■ **TASK INSTRUCTIONS**
Work out how many lines in the listing below include the word "assign". Give nothing but the number.

■ **INPUT DATA**

--- src/fe_pkg.sv ---
// fetch front end definitions
`default_nettype none

package fe_pkg;

  // fetch address and block geometry
  localparam int unsigned addr_w = 16;
  typedef logic [addr_w-1:0] addr_t;

  localparam int unsigned block_bytes = 16;
  localparam int unsigned line_lsb = $clog2(block_bytes);  // 4, low bits always zero

  // target buffer, line from bits 7:4, tag from bits 15:8
  localparam int unsigned tb_lines = 16;
  localparam int unsigned line_w = $clog2(tb_lines);
  localparam int unsigned tag_w = 8;
  localparam int unsigned tag_lsb = addr_w - tag_w;
  typedef logic [line_w-1:0] line_t;
  typedef logic [tag_w-1:0] tag_t;

  localparam int unsigned hist_w = 8;
  typedef logic [hist_w-1:0] hist_t;

  // direction tables, two bits per entry (one per slot)
  localparam int unsigned pred_depth = 256;
  localparam int unsigned pidx_w = $clog2(pred_depth);
  typedef logic [pidx_w-1:0] pidx_t;

  localparam int unsigned n_tables = 3;
  localparam int unsigned idx_hist_bits [n_tables] = '{2, 4, 6};  // tables a, b, c

  localparam int unsigned stack_depth = 8;
  localparam int unsigned sp_w = $clog2(stack_depth);

  typedef enum logic [1:0] {
    kind_cond,
    kind_jump,
    kind_call,
    kind_ret
  } br_kind_t;

  // block address bits above the low history bits
  function automatic pidx_t pred_idx(input addr_t ip, input hist_t h,
                                     input int unsigned hist_bits);
    addr_t blk;
    hist_t low;
    blk = ip >> line_lsb;
    low = h & hist_t'((1 << hist_bits) - 1);
    return pidx_t'(blk << hist_bits) | pidx_t'(low);
  endfunction

endpackage

`default_nettype wire

--- src/target_buffer.sv ---
// branch target buffer
`timescale 1ns/1ns
`default_nettype none

module target_buffer (
  input  wire                     clk,
  input  wire                     rst,
  input  wire fe_pkg::addr_t      fetch_ip,
  input  wire                     wr_en,
  input  wire                     wr_slot,
  input  wire fe_pkg::line_t      wr_line,
  input  wire fe_pkg::tag_t       wr_tag,
  input  wire fe_pkg::addr_t      wr_target,
  input  wire fe_pkg::br_kind_t   wr_kind,
  output logic                    hit0,
  output logic                    hit1,
  output fe_pkg::br_kind_t        kind0,
  output fe_pkg::br_kind_t        kind1,
  output fe_pkg::addr_t           target0,
  output fe_pkg::addr_t           target1
);
  import fe_pkg::*;

  logic [tb_lines-1:0][1:0] valid;
  tag_t     tag_mem    [tb_lines][2];
  br_kind_t kind_mem   [tb_lines][2];
  addr_t    target_mem [tb_lines][2];

  line_t rd_line;
  tag_t  rd_tag;

  assign rd_line = fetch_ip[tag_lsb-1:line_lsb];
  assign rd_tag  = fetch_ip[addr_w-1:tag_lsb];

  always_ff @(posedge clk) begin
    if (rst) begin
      valid <= '0;
    end else if (wr_en) begin
      valid[wr_line][wr_slot] <= 1'b1;
    end
  end

  always_ff @(posedge clk) begin
    if (wr_en) begin
      tag_mem[wr_line][wr_slot]    <= wr_tag;
      kind_mem[wr_line][wr_slot]   <= wr_kind;
      target_mem[wr_line][wr_slot] <= wr_target;
    end
  end

  // both slots of the line checked in parallel
  assign hit0 = valid[rd_line][0] && (tag_mem[rd_line][0] == rd_tag);
  assign hit1 = valid[rd_line][1] && (tag_mem[rd_line][1] == rd_tag);

  assign kind0   = kind_mem[rd_line][0];
  assign kind1   = kind_mem[rd_line][1];
  assign target0 = target_mem[rd_line][0];
  assign target1 = target_mem[rd_line][1];

endmodule

`default_nettype wire

--- config.mk ---
export PLATFORM = sky130hd
export DESIGN_NAME = target_buffer
export DESIGN_NICKNAME = d
export VERILOG_FILES = /design/src/fe_pkg.sv /design/src/target_buffer.sv
export SDC_FILE = /design/constraint.sdc
export NUM_CORES = 1
export LEC_CHECK = 0
export BUFFER_PORTS_ARGS = -buffer_cell sky130_fd_sc_hd__buf_4
export CAP_MARGIN = 20
export CORE_AREA = 2 2 213 320
export CTS_CLUSTER_DIAMETER = 40
export CTS_CLUSTER_SIZE = 16
export DETAILED_ROUTE_END_ITERATION = 10
export DIE_AREA = 0 0 215 322
export PLACE_DENSITY = 0.78
export SLEW_MARGIN = 20
export SYNTH_ARGS = -nofsm -noshare
export SYNTH_HDL_FRONTEND = slang
export SYNTH_SLANG_ARGS = --single-unit
--- constraint.sdc ---
create_clock -name clk -period 2.65 [get_ports clk]
set_input_delay 0.1325 -clock clk [delete_from_list [all_inputs] [get_ports clk]]
set_output_delay 0.1325 -clock clk [all_outputs]
set_load 0.02 [all_outputs]
==> impl_metrics.env, run 1 <==
export IMPL_drive_gt1_share_pct=33.1
export IMPL_p_per_area_mw_per_mm2=707
export IMPL_row_count=116
export IMPL_initial_utilization_pct=49.5
export IMPL_multi_input_area_sq_mm=0.00717
export IMPL_final_cells=2508
export IMPL_max_freq_mhz=339
export IMPL_cts_path_max_buffers=3
export IMPL_cp_max_fo=1
export IMPL_clkSinkCount=864
export IMPL_syn_inst=1398
export IMPL_grt_pass1_wl_um=110000
export IMPL_numPortBuffers=83
export IMPL_synth_edff_count=832
export IMPL_min_delay_start="wr_line[1]"
export IMPL_io_pins=88
export IMPL_grt_pass1_vias=16600
export IMPL_hp_class="input port to flip-flop"
export IMPL_synth_area_sq_mm=0.0329
export IMPL_overflow=0
export IMPL_synth_seq_cells=864
export IMPL_timing_rr_start="valid[14]$_SDFFE_PP0P_"
export IMPL_critPathRequiredTime_ns=2.52
export IMPL_seq_area_sq_mm=0.0256
export IMPL_die_w_um=215
export IMPL_power_mw=26.6
export IMPL_skew_ns=0
export IMPL_worstSetupPathType="flip-flop to primary output"
export IMPL_detail_route_antenna_nets=0
export IMPL_area_growth_pct=14.4
export IMPL_antenna_found_initial=1
export IMPL_synth_cell_types=31
export IMPL_slowest_delay_ns=0.52
export IMPL_die_height_um=322
export IMPL_p_leak_nw=11.8
export IMPL_crit_top_cell="mux4_2"
export IMPL_holdPathStages=3
export IMPL_yosysWarnings=0
export IMPL_cp_arrival_ns=2.82
export IMPL_max_cap_viol_count=0
export IMPL_rrSetupSlack_ns=2.01
export IMPL_placedCellCount=2372
export IMPL_grt_max_degree=92
export IMPL_clock_latency_ns=0.60
export IMPL_fillers=4700
export IMPL_post_cts_buffers=0
export IMPL_critPathTopFamily="multiplexers"
export IMPL_nets=1633
export IMPL_dr_pass1_iters=6
export IMPL_cts_buffers=67
export IMPL_ir_worst_vdd_v=0.000488
export IMPL_ys_flop_type="edfxtp_1"
export IMPL_dieArea_sq_mm=0.0692
export IMPL_status="finished, violations left"
export IMPL_post_route_min_period_ns=2.95
export IMPL_worstSetupEndpointType="primary output"
export IMPL_cts_tree="yes"
export IMPL_dr_total_vias=15500
export IMPL_drv_slew=0
export IMPL_drtIter0Drc=2054
export IMPL_hold_violations=0
export IMPL_reg2reg_to="valid[14]$_SDFFE_PP0P_"
export IMPL_route_final_wire_length_um=75300
export IMPL_ff2ff_path_depth=2
export IMPL_violations="setup timing"
export IMPL_core_region_area_sq_mm=0.0665
export IMPL_min_to="tag_mem[3][7]$_DFFE_PP_"
export IMPL_layout_setup_ws_ns=-0.298
export IMPL_remaining_drc_errors=0
export IMPL_final_setup_viol_count=2
export IMPL_path_cells="mux4_2, mux4_2, xnor2_2, nand2_2, nor4_4, buf_4"
export IMPL_postSynth_asyncResetShare_pct=0
export IMPL_dp_hpwl_um=39600
export IMPL_clk_pin_slew_ns=0.07
export IMPL_start_kind="flip-flop"
export IMPL_post_drt_wl_per_cell_um=30.0
export IMPL_relSlewSlack_pct=41.7
export IMPL_seq_area_frac_synth_pct=77.9
export IMPL_cp_buffers_inverters=1
export IMPL_gp_congestion=0.771
export IMPL_grt_usage_pct=22.1
export IMPL_drt_vias_per_instance=6.17
export IMPL_synth_nets=1448
export IMPL_slowest_stage="mux4_2"
export IMPL_avgSynthCellArea_sq_um=23.5
export IMPL_final_core_util_pct=56.6
export IMPL_htreeDepth=3
export IMPL_cts_root_buffer="clkbuf_16"
export IMPL_period_share_pct=111
export IMPL_worst_pin_slew_ns=0.875
export IMPL_rsz0062_at_grt="true"
-- registers in the layout, indices dropped and copies added, names as in the netlist --
name and flops:
tag_mem 256, kind_mem 64, target_mem 512, valid 32
-- final cells by class --
type / count / area share [%]
Clock inverter: 12 / 0.412
Timing Repair Buffer: 186 / 4.34
Clock buffer: 95 / 5.10
Multi-Input combinational cell: 463 / 19.1
Tap cell: 885 / 2.94
Antenna cell: 2 / 0.0133
Inverter: 1 / 0.00998
Sequential cell: 864 / 68.1
-- cell usage in the layout, fill, tap and decap left out, drive strengths merged, types with 3 or more instances in the layout --
cell type and instances:
dlygate4sd3 27, xnor2 15, buf 159, nand2 14, clkbuf 95, edfxtp 832
a22oi 5, nor2b 6, xor2 6, bufinv 3, dfxtp 32, nand3 14
o21ai 3, nor2 100, mux2i 31, clkinv 6, inv 4, mux4 252
-- worst max path at each step --
stage,from,endpoint,cells past startpoint,slack (ns)
final,tag_mem[5][13]$_DFFE_PP_,hit0,6,-0.30
after global routing,tag_mem[14][1]$_DFFE_PP_,hit1,7,-0.41
after CTS,tag_mem[14][1]$_DFFE_PP_,hit1,7,-0.34
after detailed placement,fetch_ip[4],hit0,8,0.02
after global placement,fetch_ip[4],hit0,8,0.04
after floorplan,fetch_ip[4],hit1,9,0.40
-- synth_stat cells (all sizes together) (3+ instances only) --
library cell    n  area [sq um]
a22oi           5          37.5
buf            42           264
clkbuf         28           105
dfxtp          32           641
edfxtp        832         25000
mux2i          31           310
mux4          252          5680
nand2          14          52.6
nand3          14          70.1
nor2          100           375
nor2b           6          37.5
o21ai           3          15.0
xnor2          15           131
xor2            6          52.6
-- worst register-to-register path: stages (launching register included) --
cell	delay, ns
dfxtp_1	0.33
nor2_1	0.14
nor2_1	0.06
-- per-stage QoR --
stage	area, sq um	worst slack [ns]	hold slack (ns)	TNS [ns]
after floorplan	32900	0.401	0.205	0
after global placement	35200	0.0355	0.442	0
after detailed placement	35200	0.0187	0.460	0
after CTS	37600	-0.344	0.363	-0.654
after global routing	37600	-0.406	0.391	-0.747
final	37600	-0.298	0.360	-0.578
-- kinds of logic after synthesis --
logic type      share of synthesized area, %
simple gates                            1.86
xor+xnor                               0.559
mux                                     18.2
buf+inv                                 1.13
compound gates                         0.331
flops                                   77.9
-- layer usage --
metal  up-vias  GRT usage [%]  wire [um]
met5         -              0          0
met4         0           7.39       2250
met3       157           3.43       5590
met2       805           38.7      39700
met1      8274           28.4      27700
li1       6232              -          -
-- what timing repair did --
action | in CTS | in global routing
endpoints found under the hold margin | 864 | 0
resized for setup | 2 | 6
hold buffers | 27 | 0
endpoints found under the setup margin | 2 | 6
gates cloned | 0 | 0
pin swaps | 0 | 2
-- where the power goes --
group / total [mW] / leakage (nW) / switching, mW / internal (mW)
combinational: 1.61 / 3.07 / 0.905 / 0.707
sequential: 15.2 / 7.75 / 0.0463 / 15.1
clock: 9.83 / 1.01 / 4.48 / 5.35
total: 26.6 / 11.8 / 5.43 / 21.2
No activity file was read; power rests on OpenSTA's default activity.
==> run 2: changes to the inputs <==
--- a/config.mk
+++ b/config.mk
@@ -13,6 +13,7 @@
 export DETAILED_ROUTE_END_ITERATION = 10
 export DIE_AREA = 0 0 215 322
 export PLACE_DENSITY = 0.78
+export RECOVER_POWER = 50
 export SLEW_MARGIN = 20
 export SYNTH_ARGS = -nofsm -noshare
 export SYNTH_HDL_FRONTEND = slang
==> impl_metrics.env, run 2 (synthesis results as in run 1) <==
export IMPL_post_drt_wl_per_cell_um=30.0
export IMPL_regMostFlops="target_mem"
export IMPL_grt_max_degree=92
export IMPL_grt_usage_pct=22.1
export IMPL_drtIter0Drc=2064
export IMPL_grt_pass1_wl_um=110000
export IMPL_route_final_wire_length_um=75200
export IMPL_ir_worst_vdd_v=0.000488
export IMPL_hp_class="input port to flip-flop"
export IMPL_dr_total_vias=15500
export IMPL_rsz0062_at_grt="true"
export IMPL_clockPowerShare_pct=36.9
export IMPL_slowest_stage="mux4_2"
export IMPL_violations="capacitance limit, slew limit, setup timing"
export IMPL_max_freq_mhz=341
export IMPL_crit_top_cell="mux4_2"
export IMPL_p_leak_nw=11.7
export IMPL_swShare_pct=20.4
export IMPL_dp_slack_ns=0.0187
export IMPL_nets=1633
export IMPL_antenna_found_initial=1
export IMPL_skew_ns=0
export IMPL_final_core_util_pct=56.3
export IMPL_tns_ns=-0.555
export IMPL_cts_tree="yes"
export IMPL_cp_max_fo=1
export IMPL_core_region_area_sq_mm=0.0665
export IMPL_layout_commonest_cell="edfxtp_1"
export IMPL_p_sw_mw=5.42
export IMPL_dieArea_sq_mm=0.0692
export IMPL_row_count=116
export IMPL_critPathRequiredTime_ns=2.52
export IMPL_area_growth_pct=13.9
export IMPL_cts_path_max_buffers=3
export IMPL_p_per_area_mw_per_mm2=710
export IMPL_hold_violations=0
export IMPL_numPortBuffers=83
export IMPL_worstSetupPathType="flip-flop to primary output"
export IMPL_dp_hpwl_um=39600
export IMPL_fillers=4734
export IMPL_clkSinkCount=864
export IMPL_drt_vias_per_instance=6.18
export IMPL_final_setup_viol_count=2
export IMPL_period_share_pct=111
export IMPL_overflow=0
export IMPL_clk_pin_slew_ns=0.07
export IMPL_clock_latency_ns=0.60
export IMPL_post_cts_buffers=0
export IMPL_dr_pass1_iters=5
export IMPL_slowest_delay_ns=0.52
export IMPL_cp_arrival_ns=2.80
export IMPL_grt_pass1_vias=16600
export IMPL_drive_gt1_share_pct=31.4
export IMPL_worst_pin_slew_ns=1.61
export IMPL_initial_utilization_pct=49.5
export IMPL_p_seq_share_pct=57.1
export IMPL_whs_ns=0.368
export IMPL_worstSetupEndpointType="primary output"
export IMPL_path_cells="mux4_2, mux4_2, xnor2_2, nand2_2, nor4_4, buf_4"
export IMPL_layout_setup_ws_ns=-0.281
export IMPL_io_pins=88
export IMPL_htreeDepth=3
export IMPL_die_height_um=322
export IMPL_cts_root_buffer="clkbuf_16"
export IMPL_drv_slew=244
export IMPL_largest_reg_flops=512
export IMPL_die_w_um=215
export IMPL_detail_route_antenna_nets=0
export IMPL_remaining_drc_errors=0
export IMPL_relSlewSlack_pct=-7.46
export IMPL_cts_buffers=67
export IMPL_gp_congestion=0.771
export IMPL_start_kind="flip-flop"
export IMPL_status="finished, violations left"
export IMPL_largest_registers="target_mem: 512 flops, tag_mem: 256 flops, kind_mem: 64 flops"
export IMPL_power_frac_comb_pct=6.0
export IMPL_max_cap_viol_count=9
export IMPL_layout_common_cells="832 x edfxtp_1, 252 x mux4_2, 114 x buf_4"
export IMPL_power_mw=26.6
export IMPL_post_route_min_period_ns=2.93
export IMPL_power_internal_mw=21.2
run 2: changes by cell type in the layout (fill, tap and decap cells not counted), sizes merged:
cell    before  now
diode        2    1
clkbuf      95  127
buf        159  127
run 2: what timing repair did:
action / CTS / global route
hold endpoints to repair: 864 / 0
setup endpoints to repair: 2 / 6
hold buffers: 27 / 0
resized for setup: 2 / 6
pin swaps: 0 / 2
run 2: power by group through the flow:
| stage | sequential [mW] | combinational, mW | clock, mW |
|---|---|---|---|
| finish | 15.2 | 1.59 | 9.82 |
| floorplan | 15.4 | 0.899 | 0 |
| global route | 15.2 | 1.68 | 10.4 |
| global placement | 15.4 | 1.52 | 0 |
| CTS | 15.2 | 1.62 | 9.95 |
| detailed placement | 15.5 | 1.57 | 0 |
run 2: per-layer routing:
metal | routed length (um) | track usage (%)
met3 | 5710 | 3.43
met4 | 2390 | 7.39
met1 | 27400 | 28.4
met2 | 39700 | 38.7
met5 | 0 | 0
run 2: final timing paths:
path | depth (start not counted) | slack [ns] | from | end
setup reg to reg | 2 | 2.00 | valid[14]$_SDFFE_PP0P_ | valid[14]$_SDFFE_PP0P_
hold reg to reg | 2 | 0.48 | valid[19]$_SDFFE_PP0P_ | valid[19]$_SDFFE_PP0P_
setup / recovery | 6 | -0.28 | tag_mem[5][13]$_DFFE_PP_ | hit0
hold / removal | 3 | 0.37 | wr_line[1] | tag_mem[3][7]$_DFFE_PP_
run 2: layout make-up:
type | instances | area [sq um] | area share [%]
Sequential cell | 864 | 25600 | 68.4
Multi-Input combinational cell | 463 | 7160 | 19.1
Clock buffer | 95 | 1920 | 5.12
Timing Repair Buffer | 186 | 1480 | 3.95
Tap cell | 885 | 1110 | 2.96
Clock inverter | 12 | 155 | 0.414
Inverter | 1 | 3.75 | 0.0100
Antenna cell | 1 | 2.50 | 0.00668
run 2: worst max-delay path: cells and delay by family (launching register included):
family / cells / cell delay (ns)
xor+xnor: 1 / 0.15
buf+inv: 1 / 0.21
flops: 1 / 0.40
mux: 2 / 1.01
simple gates: 2 / 0.43
run 2: metrics by stage:
stage / cell area (sq um) / instances
final: 37500 / 2507
after global placement: 35200 / 2372
after CTS: 37600 / 2506
after global routing: 37500 / 2507
after detailed placement: 35200 / 2372
after floorplan: 32900 / 1398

■ **PROBLEM SOLUTION**
8